_GOAL OF THE EXERCISE:_ Needed from the data below: every line from the one with "syn_inst=9624" up to and including the one with "Testbench counts, summed", repeated exactly and with nothing else.

_THE DATA:_

------------------------------------------------

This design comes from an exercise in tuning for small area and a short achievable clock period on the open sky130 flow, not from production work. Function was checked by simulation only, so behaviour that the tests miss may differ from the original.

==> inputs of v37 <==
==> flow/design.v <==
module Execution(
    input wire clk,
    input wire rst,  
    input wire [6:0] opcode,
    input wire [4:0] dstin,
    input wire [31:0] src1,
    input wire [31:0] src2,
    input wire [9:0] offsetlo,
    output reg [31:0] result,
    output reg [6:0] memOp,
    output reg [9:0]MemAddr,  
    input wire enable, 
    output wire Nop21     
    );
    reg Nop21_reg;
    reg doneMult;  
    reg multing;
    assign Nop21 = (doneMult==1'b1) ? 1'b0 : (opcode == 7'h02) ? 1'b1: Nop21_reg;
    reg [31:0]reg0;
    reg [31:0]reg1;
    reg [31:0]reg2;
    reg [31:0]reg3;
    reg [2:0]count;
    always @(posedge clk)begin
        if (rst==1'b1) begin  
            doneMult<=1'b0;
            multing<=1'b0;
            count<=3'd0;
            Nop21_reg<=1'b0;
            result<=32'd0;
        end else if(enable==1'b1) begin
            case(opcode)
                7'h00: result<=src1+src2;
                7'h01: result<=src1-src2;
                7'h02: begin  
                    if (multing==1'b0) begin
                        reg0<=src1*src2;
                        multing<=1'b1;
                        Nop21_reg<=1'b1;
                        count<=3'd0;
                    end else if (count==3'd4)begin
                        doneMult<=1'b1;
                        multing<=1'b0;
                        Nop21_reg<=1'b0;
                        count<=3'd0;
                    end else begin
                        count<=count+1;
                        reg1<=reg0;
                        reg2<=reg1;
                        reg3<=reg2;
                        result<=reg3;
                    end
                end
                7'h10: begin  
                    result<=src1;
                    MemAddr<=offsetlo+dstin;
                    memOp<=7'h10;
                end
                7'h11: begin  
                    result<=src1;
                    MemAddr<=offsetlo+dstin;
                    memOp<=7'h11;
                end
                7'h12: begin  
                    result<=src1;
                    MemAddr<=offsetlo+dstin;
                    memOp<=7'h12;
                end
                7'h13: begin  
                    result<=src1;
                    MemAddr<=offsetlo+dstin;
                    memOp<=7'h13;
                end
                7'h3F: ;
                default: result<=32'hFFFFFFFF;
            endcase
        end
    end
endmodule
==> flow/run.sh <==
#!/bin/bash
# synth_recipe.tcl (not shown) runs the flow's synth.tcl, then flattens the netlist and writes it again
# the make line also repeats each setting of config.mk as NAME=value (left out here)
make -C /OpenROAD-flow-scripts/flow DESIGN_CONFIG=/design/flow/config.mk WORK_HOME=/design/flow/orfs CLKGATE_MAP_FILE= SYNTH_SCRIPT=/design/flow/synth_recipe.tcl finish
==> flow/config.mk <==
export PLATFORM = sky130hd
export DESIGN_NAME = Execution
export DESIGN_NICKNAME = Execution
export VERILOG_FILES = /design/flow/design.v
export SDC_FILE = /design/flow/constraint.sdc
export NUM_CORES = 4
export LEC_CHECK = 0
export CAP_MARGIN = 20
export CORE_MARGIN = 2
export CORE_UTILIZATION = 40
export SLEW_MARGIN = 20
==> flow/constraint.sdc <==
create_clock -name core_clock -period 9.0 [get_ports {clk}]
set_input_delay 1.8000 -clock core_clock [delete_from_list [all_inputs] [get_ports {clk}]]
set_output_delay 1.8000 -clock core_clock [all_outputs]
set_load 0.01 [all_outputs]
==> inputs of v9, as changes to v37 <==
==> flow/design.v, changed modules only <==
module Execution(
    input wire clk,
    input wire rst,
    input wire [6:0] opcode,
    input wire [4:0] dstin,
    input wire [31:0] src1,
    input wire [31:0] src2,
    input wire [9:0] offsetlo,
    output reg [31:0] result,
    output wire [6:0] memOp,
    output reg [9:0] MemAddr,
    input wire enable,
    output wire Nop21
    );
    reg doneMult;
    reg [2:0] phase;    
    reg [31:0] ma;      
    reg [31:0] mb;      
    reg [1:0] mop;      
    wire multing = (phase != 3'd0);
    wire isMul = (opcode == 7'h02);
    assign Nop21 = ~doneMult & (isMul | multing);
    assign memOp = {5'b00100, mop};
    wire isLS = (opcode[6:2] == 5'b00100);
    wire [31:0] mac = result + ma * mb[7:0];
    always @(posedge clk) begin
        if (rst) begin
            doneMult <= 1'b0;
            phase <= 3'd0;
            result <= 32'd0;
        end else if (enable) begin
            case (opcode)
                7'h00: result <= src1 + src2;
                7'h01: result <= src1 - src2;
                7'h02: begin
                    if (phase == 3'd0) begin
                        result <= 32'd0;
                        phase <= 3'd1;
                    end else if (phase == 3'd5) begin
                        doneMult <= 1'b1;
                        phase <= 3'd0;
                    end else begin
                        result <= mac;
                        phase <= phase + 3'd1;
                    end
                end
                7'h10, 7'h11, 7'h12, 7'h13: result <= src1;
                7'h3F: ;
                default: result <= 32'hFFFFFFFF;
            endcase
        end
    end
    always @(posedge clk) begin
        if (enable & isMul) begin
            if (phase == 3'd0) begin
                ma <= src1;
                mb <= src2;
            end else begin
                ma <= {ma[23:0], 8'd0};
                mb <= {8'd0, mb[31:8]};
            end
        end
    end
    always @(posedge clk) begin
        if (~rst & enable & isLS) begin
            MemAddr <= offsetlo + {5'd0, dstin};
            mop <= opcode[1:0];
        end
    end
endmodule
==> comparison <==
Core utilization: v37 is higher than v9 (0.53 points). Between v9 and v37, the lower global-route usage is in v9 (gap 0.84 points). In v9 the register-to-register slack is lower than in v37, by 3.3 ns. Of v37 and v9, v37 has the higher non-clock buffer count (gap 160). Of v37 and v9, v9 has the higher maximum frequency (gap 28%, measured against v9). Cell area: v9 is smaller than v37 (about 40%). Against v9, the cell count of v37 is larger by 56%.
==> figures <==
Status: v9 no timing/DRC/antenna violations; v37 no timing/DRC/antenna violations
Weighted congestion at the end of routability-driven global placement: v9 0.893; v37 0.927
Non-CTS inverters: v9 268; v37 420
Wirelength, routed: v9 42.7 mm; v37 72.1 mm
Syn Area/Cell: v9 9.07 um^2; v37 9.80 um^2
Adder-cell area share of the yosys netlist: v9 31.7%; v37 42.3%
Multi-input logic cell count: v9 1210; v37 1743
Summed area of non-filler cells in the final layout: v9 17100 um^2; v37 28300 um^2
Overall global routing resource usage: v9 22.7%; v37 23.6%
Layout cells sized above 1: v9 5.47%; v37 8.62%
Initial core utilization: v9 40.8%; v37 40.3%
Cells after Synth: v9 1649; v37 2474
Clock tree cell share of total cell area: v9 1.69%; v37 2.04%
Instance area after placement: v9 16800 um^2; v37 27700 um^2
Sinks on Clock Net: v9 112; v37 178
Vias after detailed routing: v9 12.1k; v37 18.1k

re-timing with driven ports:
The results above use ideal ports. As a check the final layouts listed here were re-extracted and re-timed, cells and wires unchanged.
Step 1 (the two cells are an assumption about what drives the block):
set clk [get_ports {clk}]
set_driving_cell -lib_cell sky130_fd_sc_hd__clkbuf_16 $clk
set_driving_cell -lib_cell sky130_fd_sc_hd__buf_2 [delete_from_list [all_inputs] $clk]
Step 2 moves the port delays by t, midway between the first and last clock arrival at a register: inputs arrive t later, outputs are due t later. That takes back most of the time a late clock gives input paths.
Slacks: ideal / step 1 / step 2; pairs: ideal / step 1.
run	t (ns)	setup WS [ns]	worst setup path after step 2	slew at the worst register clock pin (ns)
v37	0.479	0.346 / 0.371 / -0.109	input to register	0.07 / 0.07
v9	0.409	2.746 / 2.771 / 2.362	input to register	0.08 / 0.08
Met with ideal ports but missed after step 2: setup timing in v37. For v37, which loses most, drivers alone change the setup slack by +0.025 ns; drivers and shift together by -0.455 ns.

------------------------------------------------

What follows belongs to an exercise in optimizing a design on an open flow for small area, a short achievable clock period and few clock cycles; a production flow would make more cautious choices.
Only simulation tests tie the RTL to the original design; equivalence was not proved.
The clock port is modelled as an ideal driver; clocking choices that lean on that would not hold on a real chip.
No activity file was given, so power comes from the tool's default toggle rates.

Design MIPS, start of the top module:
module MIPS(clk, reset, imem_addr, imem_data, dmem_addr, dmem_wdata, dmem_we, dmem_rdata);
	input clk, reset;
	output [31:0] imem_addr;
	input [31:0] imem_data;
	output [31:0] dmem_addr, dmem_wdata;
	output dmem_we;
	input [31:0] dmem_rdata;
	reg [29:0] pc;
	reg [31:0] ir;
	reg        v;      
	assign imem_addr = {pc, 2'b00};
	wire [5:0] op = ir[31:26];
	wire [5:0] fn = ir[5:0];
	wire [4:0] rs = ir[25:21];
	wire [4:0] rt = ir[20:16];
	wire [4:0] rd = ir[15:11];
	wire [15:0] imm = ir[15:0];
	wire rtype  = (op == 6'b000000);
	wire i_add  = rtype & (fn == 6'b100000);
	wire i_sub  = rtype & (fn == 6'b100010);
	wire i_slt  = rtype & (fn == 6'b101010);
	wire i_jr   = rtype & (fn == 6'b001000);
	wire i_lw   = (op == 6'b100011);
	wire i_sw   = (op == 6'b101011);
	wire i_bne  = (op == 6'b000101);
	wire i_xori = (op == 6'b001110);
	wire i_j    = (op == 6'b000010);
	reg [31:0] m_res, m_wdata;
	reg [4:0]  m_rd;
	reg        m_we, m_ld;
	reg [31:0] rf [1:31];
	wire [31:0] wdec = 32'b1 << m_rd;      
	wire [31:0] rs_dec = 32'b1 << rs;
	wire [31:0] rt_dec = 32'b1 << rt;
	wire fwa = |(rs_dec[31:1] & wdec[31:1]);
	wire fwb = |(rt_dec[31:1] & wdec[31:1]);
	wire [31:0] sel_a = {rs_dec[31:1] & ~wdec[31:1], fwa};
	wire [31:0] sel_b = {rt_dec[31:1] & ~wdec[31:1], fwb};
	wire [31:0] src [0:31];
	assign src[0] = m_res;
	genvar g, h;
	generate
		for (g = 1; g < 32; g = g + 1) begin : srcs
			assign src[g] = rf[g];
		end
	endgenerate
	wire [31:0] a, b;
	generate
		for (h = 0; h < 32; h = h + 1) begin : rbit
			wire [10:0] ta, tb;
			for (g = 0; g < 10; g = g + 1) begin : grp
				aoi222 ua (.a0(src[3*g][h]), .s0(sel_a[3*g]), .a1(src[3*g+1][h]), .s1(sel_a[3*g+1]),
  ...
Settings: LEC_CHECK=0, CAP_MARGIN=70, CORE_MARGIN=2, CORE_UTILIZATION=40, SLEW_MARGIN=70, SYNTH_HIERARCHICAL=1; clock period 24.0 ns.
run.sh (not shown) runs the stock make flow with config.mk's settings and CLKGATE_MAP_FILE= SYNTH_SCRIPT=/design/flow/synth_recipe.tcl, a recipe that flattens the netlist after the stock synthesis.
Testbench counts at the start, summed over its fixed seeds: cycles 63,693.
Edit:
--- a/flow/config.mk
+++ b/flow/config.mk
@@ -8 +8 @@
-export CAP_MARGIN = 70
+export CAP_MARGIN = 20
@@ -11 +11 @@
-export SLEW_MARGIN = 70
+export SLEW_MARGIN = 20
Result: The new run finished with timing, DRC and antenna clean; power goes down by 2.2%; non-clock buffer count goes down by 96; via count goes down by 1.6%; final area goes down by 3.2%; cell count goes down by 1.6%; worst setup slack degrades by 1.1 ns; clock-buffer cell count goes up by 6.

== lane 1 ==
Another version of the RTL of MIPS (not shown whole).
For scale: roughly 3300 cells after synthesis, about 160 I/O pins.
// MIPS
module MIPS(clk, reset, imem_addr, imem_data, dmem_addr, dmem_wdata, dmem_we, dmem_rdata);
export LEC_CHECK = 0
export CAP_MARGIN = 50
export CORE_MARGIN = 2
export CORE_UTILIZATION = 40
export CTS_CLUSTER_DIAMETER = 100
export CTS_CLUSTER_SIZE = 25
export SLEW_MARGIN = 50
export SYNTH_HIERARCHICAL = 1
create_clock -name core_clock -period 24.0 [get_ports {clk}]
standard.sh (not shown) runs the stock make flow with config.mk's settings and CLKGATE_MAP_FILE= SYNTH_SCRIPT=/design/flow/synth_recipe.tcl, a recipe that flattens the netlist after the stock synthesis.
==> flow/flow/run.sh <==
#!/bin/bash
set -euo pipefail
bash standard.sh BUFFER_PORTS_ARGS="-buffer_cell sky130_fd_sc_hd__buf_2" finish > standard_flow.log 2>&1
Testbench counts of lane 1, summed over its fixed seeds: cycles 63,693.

------------------------------------------------

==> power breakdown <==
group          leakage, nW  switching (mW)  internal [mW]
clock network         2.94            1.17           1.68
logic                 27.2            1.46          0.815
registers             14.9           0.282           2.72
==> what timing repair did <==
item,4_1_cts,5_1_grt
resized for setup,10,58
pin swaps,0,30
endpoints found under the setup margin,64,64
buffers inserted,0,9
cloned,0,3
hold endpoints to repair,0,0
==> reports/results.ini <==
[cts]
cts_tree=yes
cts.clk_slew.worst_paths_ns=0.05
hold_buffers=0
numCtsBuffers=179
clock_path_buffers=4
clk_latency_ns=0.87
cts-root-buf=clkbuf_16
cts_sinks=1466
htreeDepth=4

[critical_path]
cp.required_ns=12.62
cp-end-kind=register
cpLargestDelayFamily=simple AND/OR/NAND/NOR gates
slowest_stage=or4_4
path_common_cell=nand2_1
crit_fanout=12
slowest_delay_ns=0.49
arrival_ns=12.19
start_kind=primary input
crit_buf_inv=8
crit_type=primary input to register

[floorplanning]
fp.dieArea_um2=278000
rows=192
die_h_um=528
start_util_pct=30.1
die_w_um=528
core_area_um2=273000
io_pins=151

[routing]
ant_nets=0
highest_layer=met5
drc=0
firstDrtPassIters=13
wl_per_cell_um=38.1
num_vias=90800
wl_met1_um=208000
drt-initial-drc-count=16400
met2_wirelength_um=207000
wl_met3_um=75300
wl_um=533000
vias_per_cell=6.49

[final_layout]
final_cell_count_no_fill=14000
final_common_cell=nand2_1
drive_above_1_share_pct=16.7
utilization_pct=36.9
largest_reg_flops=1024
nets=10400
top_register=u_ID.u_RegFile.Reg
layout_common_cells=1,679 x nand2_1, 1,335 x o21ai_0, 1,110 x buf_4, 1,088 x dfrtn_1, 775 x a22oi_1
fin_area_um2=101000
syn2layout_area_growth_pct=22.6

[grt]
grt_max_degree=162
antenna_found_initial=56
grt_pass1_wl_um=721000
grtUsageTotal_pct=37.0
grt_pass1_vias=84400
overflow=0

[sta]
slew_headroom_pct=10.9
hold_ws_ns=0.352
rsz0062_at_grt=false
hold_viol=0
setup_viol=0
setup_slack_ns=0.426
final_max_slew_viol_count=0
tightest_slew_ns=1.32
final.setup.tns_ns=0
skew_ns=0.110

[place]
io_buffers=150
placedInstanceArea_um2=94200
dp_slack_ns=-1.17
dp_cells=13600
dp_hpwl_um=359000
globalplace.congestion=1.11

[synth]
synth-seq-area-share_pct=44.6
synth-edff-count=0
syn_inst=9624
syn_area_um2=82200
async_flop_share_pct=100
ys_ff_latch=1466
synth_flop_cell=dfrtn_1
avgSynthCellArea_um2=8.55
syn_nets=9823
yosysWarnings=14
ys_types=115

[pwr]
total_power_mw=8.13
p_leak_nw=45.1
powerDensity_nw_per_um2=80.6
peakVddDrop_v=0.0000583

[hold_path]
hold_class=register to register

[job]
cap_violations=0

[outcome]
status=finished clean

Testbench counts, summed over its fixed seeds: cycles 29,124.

------------------------------------------------

_RESULT OF THIS TASK:_
syn_inst=9624
syn_area_um2=82200
async_flop_share_pct=100
ys_ff_latch=1466
synth_flop_cell=dfrtn_1
avgSynthCellArea_um2=8.55
syn_nets=9823
yosysWarnings=14
ys_types=115

[pwr]
total_power_mw=8.13
p_leak_nw=45.1
powerDensity_nw_per_um2=80.6
peakVddDrop_v=0.0000583

[hold_path]
hold_class=register to register

[job]
cap_violations=0

[outcome]
status=finished clean

Testbench counts, summed over its fixed seeds: cycles 29,124.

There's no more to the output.